アラン・シヴィル

モーツァルト/ホルン協奏曲全集(1971)(2002PentaTone EU盤)
CD(PentaTone classics PTC5186 105)

モーツァルト/ホルン協奏曲全集
1.ホルン協奏曲第1番ニ長調K412&514
2.ホルン協奏曲第4番変ホ長調K495
3.ロンド変ホ長調K371(シヴィル編)
4.ホルン協奏曲第3番変ホ長調K447
5.ホルン協奏曲第2番変ホ長調K417

  アラン・シヴィル(ホルン)
  サー・ネヴィル・マリナー指揮
    アカデミー室内管弦楽団
   録音 1971年9月13〜17日

 このアルバムはマリナーとの共演、シヴィル3度目のモーツァルト全集録音で42歳のときのものです。
 ホルン協奏曲第1番は速めのテンポの第1楽章は流麗な演奏です。
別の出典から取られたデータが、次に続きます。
**src/rtl/serrx_pkg.sv**
```systemverilog
package serrx_pkg;

  typedef enum logic [2:0] {
    ST_IDLE,
    ST_START,
    ST_DATA,
    ST_PARITY,
    ST_STOP,
    ST_HOLD
  } rx_state_e;

  typedef struct packed {
    logic brk;
    logic frm;
    logic par;
  } rx_err_t;

endpackage

```
**src/rtl/serrx_linesel.sv**
```systemverilog
module serrx_linesel #(
  parameter int SYNC_STAGES = 2
) (
  input  logic clk,
  input  logic rst_n,
  input  logic pin,
  input  logic loop_tx,
  input  logic loop_en,
  output logic line_o
);

  logic                   sel_bit;
  logic [SYNC_STAGES-1:0] sync_q;
  logic [SYNC_STAGES-1:0] sync_d;

  assign sel_bit = loop_en ? loop_tx : pin;

  always_comb begin
    sync_d = {sync_q[SYNC_STAGES-2:0], sel_bit};
  end

  always_ff @(posedge clk or negedge rst_n) begin
    if (!rst_n) sync_q <= '1;
    else        sync_q <= sync_d;
  end

  assign line_o = sync_q[SYNC_STAGES-1];

endmodule

```
**src/rtl/serrx_frame.sv**
```systemverilog
module serrx_frame
  import serrx_pkg::*;
#(
  parameter int DATA_W = 8,
  parameter int OS     = 16
) (
  input  logic              clk,
  input  logic              rst_n,
  input  logic              tick,
  input  logic              line,
  input  logic [1:0]        word_len,
  input  logic              par_en,
  input  logic              par_even,
  output logic              done_o,
  output logic [DATA_W-1:0] data_o,
  output rx_err_t           err_o
);

  localparam int CNT_W = $clog2(OS);
  localparam int BIT_W = $clog2(DATA_W);
  localparam logic [CNT_W-1:0] CNT_MID  = CNT_W'(OS / 2 - 1);
  localparam logic [CNT_W-1:0] CNT_LAST = CNT_W'(OS - 1);
  localparam logic [BIT_W-1:0] IDX_MIN  = BIT_W'(DATA_W - 4);
  localparam logic [BIT_W-1:0] IDX_TOP  = BIT_W'(DATA_W - 1);

  rx_state_e         state_q, state_d;
  logic [CNT_W-1:0]  cnt_q, cnt_d;
  logic [BIT_W-1:0]  bits_q, bits_d;
  logic [DATA_W-1:0] shreg_q, shreg_d;
  logic              parbit_q, parbit_d;
  logic              done_q, done_d;
  logic [DATA_W-1:0] data_q, data_d;
  rx_err_t           err_q, err_d;

  logic [BIT_W-1:0]  last_idx;
  logic [DATA_W-1:0] aligned;
  logic              par_bad;
  logic              all_zero;

  assign last_idx = IDX_MIN + BIT_W'(word_len);
  assign aligned  = shreg_q >> (IDX_TOP - last_idx);
  assign par_bad  = par_en & ((^aligned) ^ parbit_q ^ ~par_even);
  assign all_zero = (aligned == '0) && (!par_en || !parbit_q);

  always_comb begin
    state_d  = state_q;
    cnt_d    = cnt_q;
    bits_d   = bits_q;
    shreg_d  = shreg_q;
    parbit_d = parbit_q;
    done_d   = 1'b0;
    data_d   = data_q;
    err_d    = err_q;
    case (state_q)
      ST_IDLE: begin
        if (tick && !line) begin
          state_d = ST_START;
          cnt_d   = '0;
        end
      end
      ST_START: begin
        if (tick) begin
          if (cnt_q == CNT_MID) begin
            cnt_d   = '0;
            bits_d  = '0;
            state_d = line ? ST_IDLE : ST_DATA;
          end else begin
            cnt_d = cnt_q + 1'b1;
          end
        end
      end
      ST_DATA: begin
        if (tick) begin
          if (cnt_q == CNT_LAST) begin
            cnt_d   = '0;
            shreg_d = {line, shreg_q[DATA_W-1:1]};
            if (bits_q == last_idx) state_d = par_en ? ST_PARITY : ST_STOP;
            else                    bits_d  = bits_q + 1'b1;
          end else begin
            cnt_d = cnt_q + 1'b1;
          end
        end
      end
      ST_PARITY: begin
        if (tick) begin
          if (cnt_q == CNT_LAST) begin
            cnt_d    = '0;
            parbit_d = line;
            state_d  = ST_STOP;
          end else begin
            cnt_d = cnt_q + 1'b1;
          end
        end
      end
      ST_STOP: begin
        if (tick) begin
          if (cnt_q == CNT_LAST) begin
            cnt_d     = '0;
            done_d    = 1'b1;
            data_d    = aligned;
            err_d.par = par_bad;
            err_d.frm = !line;
            err_d.brk = !line && all_zero;
            state_d   = line ? ST_IDLE : ST_HOLD;
          end else begin
            cnt_d = cnt_q + 1'b1;
          end
        end
      end
      ST_HOLD: begin
        if (line) state_d = ST_IDLE;
      end
      default: state_d = ST_IDLE;
    endcase
  end

  always_ff @(posedge clk or negedge rst_n) begin
    if (!rst_n) begin
      state_q  <= ST_IDLE;
      cnt_q    <= '0;
      bits_q   <= '0;
      shreg_q  <= '0;
      parbit_q <= 1'b0;
      done_q   <= 1'b0;
      data_q   <= '0;
      err_q    <= '0;
    end else begin
      state_q  <= state_d;
      cnt_q    <= cnt_d;
      bits_q   <= bits_d;
      shreg_q  <= shreg_d;
      parbit_q <= parbit_d;
      done_q   <= done_d;
      data_q   <= data_d;
      err_q    <= err_d;
    end
  end

  assign done_o = done_q;
  assign data_o = data_q;
  assign err_o  = err_q;

  AST_DONE_SINGLE: assert property (@(posedge clk) disable iff (!rst_n)
    done_q |=> !done_q);
  AST_START_REJECT: assert property (@(posedge clk) disable iff (!rst_n)
    (state_q == ST_START && tick && cnt_q == CNT_MID && line) |=> state_q == ST_IDLE);
  AST_BREAK_IS_ZERO: assert property (@(posedge clk) disable iff (!rst_n)
    (done_q && err_q.brk) |-> (err_q.frm && data_q == '0));
  AST_HOLD_WAITS: assert property (@(posedge clk) disable iff (!rst_n)
    (state_q == ST_HOLD && !line) |=> state_q == ST_HOLD);

endmodule

```
**src/rtl/serrx_status.sv**
```systemverilog
module serrx_status
  import serrx_pkg::*;
#(
  parameter int DATA_W = 8
) (
  input  logic              clk,
  input  logic              rst_n,
  input  logic              done,
  input  logic [DATA_W-1:0] data,
  input  rx_err_t           err,
  input  logic              rd_data,
  input  logic              rd_status,
  input  logic              tx_hold_empty,
  input  logic              tx_shift_empty,
  output logic [DATA_W-1:0] rx_data,
  output logic [7:0]        line_status,
  output logic              irq
);

  logic [DATA_W-1:0] buf_q, buf_d;
  logic dr_q, dr_d;
  logic oe_q, oe_d;
  logic pe_q, pe_d;
  logic fe_q, fe_d;
  logic bi_q, bi_d;

  always_comb begin
    buf_d = done ? data : buf_q;
    dr_d  = done ? 1'b1 : (rd_data ? 1'b0 : dr_q);
    oe_d  = (done && dr_q && !rd_data) ? 1'b1 : (rd_status ? 1'b0 : oe_q);
    pe_d  = (done && err.par) ? 1'b1 : (rd_status ? 1'b0 : pe_q);
    fe_d  = (done && err.frm) ? 1'b1 : (rd_status ? 1'b0 : fe_q);
    bi_d  = (done && err.brk) ? 1'b1 : (rd_status ? 1'b0 : bi_q);
  end

  always_ff @(posedge clk or negedge rst_n) begin
    if (!rst_n) begin
      buf_q <= '0;
      dr_q  <= 1'b0;
      oe_q  <= 1'b0;
      pe_q  <= 1'b0;
      fe_q  <= 1'b0;
      bi_q  <= 1'b0;
    end else begin
      buf_q <= buf_d;
      dr_q  <= dr_d;
      oe_q  <= oe_d;
      pe_q  <= pe_d;
      fe_q  <= fe_d;
      bi_q  <= bi_d;
    end
  end

  assign rx_data     = buf_q;
  assign line_status = {1'b0, tx_shift_empty, tx_hold_empty, bi_q, fe_q, pe_q, oe_q, dr_q};
  assign irq         = dr_q | oe_q | pe_q | fe_q | bi_q;

  AST_DR_ON_DONE: assert property (@(posedge clk) disable iff (!rst_n)
    done |=> dr_q);
  AST_NO_OVERRUN_LOSS: assert property (@(posedge clk) disable iff (!rst_n)
    (done && dr_q && !rd_data) |=> oe_q);
  AST_STATUS_CLEAR: assert property (@(posedge clk) disable iff (!rst_n)
    (rd_status && !done) |=> !(oe_q || pe_q || fe_q || bi_q));
  AST_IRQ_SOURCE: assert property (@(posedge clk) disable iff (!rst_n)
    $rose(irq) |-> $past(done));

endmodule

```
**src/rtl/serrx_core.sv**
```systemverilog
module serrx_core
  import serrx_pkg::*;
#(
  parameter int DATA_W      = 8,
  parameter int OS          = 16,
  parameter int SYNC_STAGES = 2
) (
  input  logic              clk,
  input  logic              rst_n,
  input  logic              tick16,
  input  logic              rx_pin,
  input  logic              loop_tx,
  input  logic              loop_en,
  input  logic [1:0]        word_len,
  input  logic              par_en,
  input  logic              par_even,
  input  logic              rd_data,
  input  logic              rd_status,
  input  logic              tx_hold_empty,
  input  logic              tx_shift_empty,
  output logic [DATA_W-1:0] rx_data,
  output logic [7:0]        line_status,
  output logic              irq
);

  logic              rst_meta_q;
  logic              rst_sync_q;
  logic              line;
  logic              done;
  logic [DATA_W-1:0] frame_data;
  rx_err_t           frame_err;

  always_ff @(posedge clk or negedge rst_n) begin
    if (!rst_n) begin
      rst_meta_q <= 1'b0;
      rst_sync_q <= 1'b0;
    end else begin
      rst_meta_q <= 1'b1;
      rst_sync_q <= rst_meta_q;
    end
  end

  serrx_linesel #(.SYNC_STAGES(SYNC_STAGES)) u_linesel (
    .clk     (clk),
    .rst_n   (rst_sync_q),
    .pin     (rx_pin),
    .loop_tx (loop_tx),
    .loop_en (loop_en),
    .line_o  (line)
  );

  serrx_frame #(.DATA_W(DATA_W), .OS(OS)) u_frame (
    .clk      (clk),
    .rst_n    (rst_sync_q),
    .tick     (tick16),
    .line     (line),
    .word_len (word_len),
    .par_en   (par_en),
    .par_even (par_even),
    .done_o   (done),
    .data_o   (frame_data),
    .err_o    (frame_err)
  );

  serrx_status #(.DATA_W(DATA_W)) u_status (
    .clk            (clk),
    .rst_n          (rst_sync_q),
    .done           (done),
    .data           (frame_data),
    .err            (frame_err),
    .rd_data        (rd_data),
    .rd_status      (rd_status),
    .tx_hold_empty  (tx_hold_empty),
    .tx_shift_empty (tx_shift_empty),
    .rx_data        (rx_data),
    .line_status    (line_status),
    .irq            (irq)
  );

endmodule

```
**src/rtl/ssc_pkg.sv**
```systemverilog
package ssc_pkg;

  // Decoded per-cycle control for the counter datapath.
  typedef struct packed {
    logic ld_sec;   // accepted seconds load
    logic ld_frac;  // accepted fraction load
    logic adv;      // fraction advances this cycle
  } ssc_ctl_t;

  // Loads beat counting. A seconds load beats a fraction load.
  function automatic ssc_ctl_t ssc_decode(input logic wr_sec,
                                          input logic wr_frac,
                                          input logic tick,
                                          input logic run,
                                          input logic unlocked);
    ssc_ctl_t c;
    c.ld_sec  = wr_sec & unlocked;
    c.ld_frac = wr_frac & unlocked & ~c.ld_sec;
    c.adv     = tick & run & ~c.ld_sec & ~c.ld_frac;
    return c;
  endfunction

endpackage

```
**src/rtl/ssc_prescaler.sv**
```systemverilog
module ssc_prescaler #(
  parameter int FRAC_W = 15
) (
  input  logic              clk,
  input  logic              rst,
  input  logic              clr,
  input  logic              load,
  input  logic [FRAC_W-1:0] load_val,
  input  logic              adv,
  output logic [FRAC_W-1:0] frac_q,
  output logic              carry
);
  localparam logic [FRAC_W-1:0] FRAC_MAX = {FRAC_W{1'b1}};

  assign carry = adv && (frac_q == FRAC_MAX);

  always_ff @(posedge clk) begin
    if (rst)       frac_q <= '0;
    else if (clr)  frac_q <= '0;
    else if (load) frac_q <= load_val;
    else if (adv)  frac_q <= frac_q + FRAC_W'(1);
  end
endmodule

```
**src/rtl/ssc_seconds.sv**
```systemverilog
module ssc_seconds #(
  parameter int SEC_W = 32
) (
  input  logic             clk,
  input  logic             rst,
  input  logic             load,
  input  logic [SEC_W-1:0] load_val,
  input  logic             step,
  input  logic             clr_ovf,
  output logic [SEC_W-1:0] sec_q,
  output logic [SEC_W-1:0] sec_inc,
  output logic             ovf_q,
  output logic             ovf_pulse
);
  localparam logic [SEC_W-1:0] SEC_MAX = {SEC_W{1'b1}};

  logic wrap;
  assign sec_inc = sec_q + SEC_W'(1);
  assign wrap    = step && (sec_q == SEC_MAX);

  always_ff @(posedge clk) begin
    if (rst) begin
      sec_q     <= '0;
      ovf_q     <= 1'b0;
      ovf_pulse <= 1'b0;
    end else begin
      if (load)      sec_q <= load_val;
      else if (step) sec_q <= sec_inc;
      if (wrap)         ovf_q <= 1'b1;
      else if (clr_ovf) ovf_q <= 1'b0;
      ovf_pulse <= wrap;
    end
  end
endmodule

```
**src/rtl/ssc_alarm.sv**
```systemverilog
module ssc_alarm #(
  parameter int SEC_W = 32
) (
  input  logic             clk,
  input  logic             rst,
  input  logic             wr,
  input  logic [SEC_W-1:0] wr_val,
  input  logic             step,
  input  logic [SEC_W-1:0] next_sec,
  input  logic             clr,
  output logic [SEC_W-1:0] cmp_q,
  output logic             flag_q
);
  localparam logic [SEC_W-1:0] UNSET = {SEC_W{1'b1}};

  logic hit;
  assign hit = step && (cmp_q != UNSET) && (next_sec == cmp_q);

  always_ff @(posedge clk) begin
    if (rst) begin
      cmp_q  <= UNSET;
      flag_q <= 1'b0;
    end else begin
      if (wr) cmp_q <= wr_val;
      if (hit)      flag_q <= 1'b1;
      else if (clr) flag_q <= 1'b0;
    end
  end
endmodule

```
**src/rtl/secure_sec_counter.sv**
```systemverilog
module secure_sec_counter #(
  parameter int SEC_W  = 32,
  parameter int FRAC_W = 15
) (
  input  logic              clk,
  input  logic              rst,
  input  logic              tick,
  input  logic              cnt_en,
  input  logic              hard_lock,
  input  logic              soft_lock,
  input  logic              freeze,
  input  logic              non_valid,
  input  logic              wr_sec,
  input  logic              wr_frac,
  input  logic              wr_alarm,
  input  logic [SEC_W-1:0]  wr_data,
  input  logic              clr_alarm,
  input  logic              clr_ovf,
  input  logic              alarm_ie,
  output logic [SEC_W-1:0]  seconds,
  output logic [FRAC_W-1:0] frac,
  output logic              ovf_flag,
  output logic              ovf_evt,
  output logic              alarm_flag,
  output logic              alarm_irq
);
  import ssc_pkg::*;

  logic             armed_q;
  logic             run;
  logic             carry;
  logic [SEC_W-1:0] sec_inc;
  logic [SEC_W-1:0] alarm_q;
  ssc_ctl_t         ctl;

  assign run = armed_q & cnt_en & ~ovf_flag & ~non_valid & ~freeze;
  assign ctl = ssc_decode(wr_sec, wr_frac, tick, run, ~(hard_lock | soft_lock));

  always_ff @(posedge clk) begin
    if (rst)             armed_q <= 1'b0;
    else if (ctl.ld_sec) armed_q <= 1'b1;
  end

  ssc_prescaler #(.FRAC_W(FRAC_W)) u_pre (
    .clk      (clk),
    .rst      (rst),
    .clr      (ctl.ld_sec),
    .load     (ctl.ld_frac),
    .load_val (wr_data[FRAC_W-1:0]),
    .adv      (ctl.adv),
    .frac_q   (frac),
    .carry    (carry)
  );

  ssc_seconds #(.SEC_W(SEC_W)) u_sec (
    .clk       (clk),
    .rst       (rst),
    .load      (ctl.ld_sec),
    .load_val  (wr_data),
    .step      (carry),
    .clr_ovf   (clr_ovf),
    .sec_q     (seconds),
    .sec_inc   (sec_inc),
    .ovf_q     (ovf_flag),
    .ovf_pulse (ovf_evt)
  );

  ssc_alarm #(.SEC_W(SEC_W)) u_alm (
    .clk      (clk),
    .rst      (rst),
    .wr       (wr_alarm),
    .wr_val   (wr_data),
    .step     (carry),
    .next_sec (sec_inc),
    .clr      (clr_alarm),
    .cmp_q    (alarm_q),
    .flag_q   (alarm_flag)
  );

  assign alarm_irq = alarm_flag & alarm_ie;
endmodule

```
**config.mk**
```make
export PLATFORM = sky130hd
export DESIGN_NAME = secure_sec_counter
export DESIGN_NICKNAME = d
export VERILOG_FILES = /design/src/rtl/ssc_pkg.sv /design/src/rtl/ssc_prescaler.sv /design/src/rtl/ssc_seconds.sv /design/src/rtl/ssc_alarm.sv /design/src/rtl/secure_sec_counter.sv
export SDC_FILE = /design/constraint.sdc
export NUM_CORES = 1
export LEC_CHECK = 0
export ABC_CLOCK_PERIOD_IN_PS = 4970
export BUFFER_PORTS_ARGS = -buffer_cell sky130_fd_sc_hd__buf_2
export CAP_MARGIN = 20
export CORE_ASPECT_RATIO = 0.8
export CORE_UTILIZATION = 60
export DETAILED_ROUTE_END_ITERATION = 10
export PLACE_DENSITY = 0.86
export REMOVE_ABC_BUFFERS = 1
export SLEW_MARGIN = 0
export SYNTH_ARGS = -nofsm -noshare
export SYNTH_HDL_FRONTEND = slang
export SYNTH_SLANG_ARGS = --single-unit
```
**constraint.sdc**
```tcl
create_clock -name clk -period 4.97 [get_ports clk]
set_input_delay 1.2425 -clock clk [delete_from_list [all_inputs] [get_ports clk]]
set_output_delay 1.2425 -clock clk [all_outputs]
set_load 0.005 [all_outputs]
```
Yosys cells after proc, flatten, opt, wreduce, memory -nomap -nowiden
Index checks and enable logic that the tools add are counted.
Operators by class
  multiplexer cells: 8
  bitwise logic cells: 18
  eq/ne operators: 4
  $add $sub $neg: 2
  reduce and logical (&&, ||, !) cells: 9
Operators by type and width (count)
  $mux W32: 2
  $add A32 B1 Y32 const B: 1
  $eq A32 B32 Y1: 1
  $eq A32 B32 Y1 const B: 1
  $ne A32 B32 Y1 const B: 1
  $mux W15: 2
  $add A15 B1 Y15 const B: 1
  $eq A15 B15 Y1 const B: 1
  $and A1 B1 Y1: 11
  $reduce_bool A2 Y1: 4
  $not A1 Y1: 6
  $logic_and A1 B1 Y1: 4
  $mux W1: 4
  $reduce_or A2 Y1: 1
  $or A1 B1 Y1: 1
Storage, ports and cells
  output and inout bits: 51
  register bits: 83
  logic and storage cells: 48

Longest topological paths before layout
Gate-level depths: netlist of run 1.
  depth in word-level cells: 11
  depth in mapped cells: 11
  gate-level depth less buffers: 8

Cells and area by module
A second synthesis of run 1 with hierarchy kept.
Second synthesis, totals
  cell total of the unflattened synthesis: 608
  area, all modules: 5063.6 µm²
By module, submodules not included
  ssc_seconds: cells an instance 340, area an instance 2553.7 µm², instances 1
  ssc_alarm: cells an instance 166, area an instance 1624.1 µm², instances 1
  ssc_prescaler: cells an instance 94, area an instance 792.0 µm², instances 1
  secure_sec_counter: cells an instance 8, area an instance 93.8 µm², instances 1

Worst setup path after synthesis of run 1
No wires, ideal clock.
  path kind: in2reg
  start: input port non_valid
  end: register u_sec.sec_q[26]
  stages on the path: 8
  data arrival time: 3097 ps
  path slack: 1745 ps
  data required time: 4842 ps
  path through: nand4bb_1 > or4_1 > or4b_1 > buf_2 > nand2b_1 > o21ai_0 > a221oi_1 > nor2_1
On the way
  cells in the longest elaborated chain, start to end: 8
RTL lines
  start: declaration: RTL line secure_sec_counter.sv:12  | input logic non_valid,
  $not A1 Y1: RTL line secure_sec_counter.sv:36  | assign run = armed_q & cnt_en & ~ovf_flag & ~non_valid & ~freeze;
  $and A1 B1 Y1 (2 in series): RTL line secure_sec_counter.sv:36
  $and A1 B1 Y1 (3 in series): RTL line ssc_pkg.sv:19  | c.adv = tick & run & ~c.ld_sec & ~c.ld_frac;
  $logic_and A1 B1 Y1: RTL line ssc_prescaler.sv:15  | assign carry = adv && (frac_q == FRAC_MAX);
  $reduce_bool A2 Y1 (no source line)
  end signal: assignment: RTL line ssc_seconds.sv:27  | if (load) sec_q <= load_val;
  end signal: assignment: RTL line ssc_seconds.sv:28  | else if (step) sec_q <= sec_inc;
  end: declaration: RTL line ssc_seconds.sv:10  | output logic [SEC_W-1:0] sec_q,
No other way between the ends.
A chain may end at the register's enable or synchronous reset.

Worst setup path after layout of run 1
  start: input port wr_sec
  end: register u_sec.sec_q[11]
On the way
  cells in the longest elaborated chain, start to end: 7
  elaborated cells between the ends (all ways): 9
  classes of those cells: mux: 1; bitwise: 6; reduce/logical: 2
RTL lines
  start: declaration: RTL line secure_sec_counter.sv:13  | input logic wr_sec,
  $and A1 B1 Y1 *: RTL line ssc_pkg.sv:17  | c.ld_sec = wr_sec & unlocked;
  $not A1 Y1: RTL line ssc_pkg.sv:18, ssc_pkg.sv:19
  $and A1 B1 Y1: RTL line ssc_pkg.sv:18  | c.ld_frac = wr_frac & unlocked & ~c.ld_sec;
  $not A1 Y1: RTL line ssc_pkg.sv:19
  $and A1 B1 Y1: RTL line ssc_pkg.sv:19
  $logic_and A1 B1 Y1: RTL line ssc_prescaler.sv:15
  $reduce_bool A2 Y1 (no source line)
Mark *: on every way between the ends. The rest lies on a longest branch, timed or not.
スタッカートも気持ちよく響きます。第2楽章もテンポが速めで気持ちよいホルンが聴かれます。
 ホルン協奏曲第4番は第1楽章のシヴィルのレガートのきれいな演奏が素晴らしいです。ノンビヴラートの美しい響きが流れます。カデンツァはハイトーンから低音まで使う長大なものです。冒頭にブレインと同じ入り方がありますが、あとはシヴィルのものです。見事な演奏が聴かれます。第2楽章のロマンツェはホルンの滑らかで美しい響きが素晴らしいです。第3楽章のロンドは軽快な演奏がきれいです。コーダ前にカデンツァの挿入があります。
 ロンド変ホ長調K371はシヴィルの編曲です。この演奏では展開部に大きなカットがあります。またカデンツァでは低音部での重音奏法を披露しています。そしてコーダでテンポをぐっと落して入っていますが、これは珍しいことです。シヴィルはこの曲にはこだわりがあるのだろうと思います。自分のアレンジは誰にも吹かせていませんでした。
 ホルン協奏曲第3番はマリナーの引き出すオーケストラの響きの良さに聞き入ってしまいそうです。シヴィルのホルンの滑らかな演奏が素晴らしいです。カデンツァは2回目と同じで高音から低音まで滑らかに吹きまくる素晴らしいものです。第2楽章のロマンツェはモーツァルトの作品の中でもとりわけ美しいといってよい主題が流れます。途中にアドリブが入ります。第3楽章のアレグロは滑らかに吹くシヴィルのホルンの音色が楽しめます。今回も最後にアドリブがあります。
 ホルン協奏曲第2番はオーケストラの美しい響きに支えられて滑らかなホルンがモーツァルトを歌います。相変わらずきれいなレガートです。第2楽章の流麗なホルンもまた素晴らしい。第3楽章のロンドは軽快で巧みなホルンが聴かれます。このアルバムはシヴィルのモーツァルトの代表盤といってよいでしょう。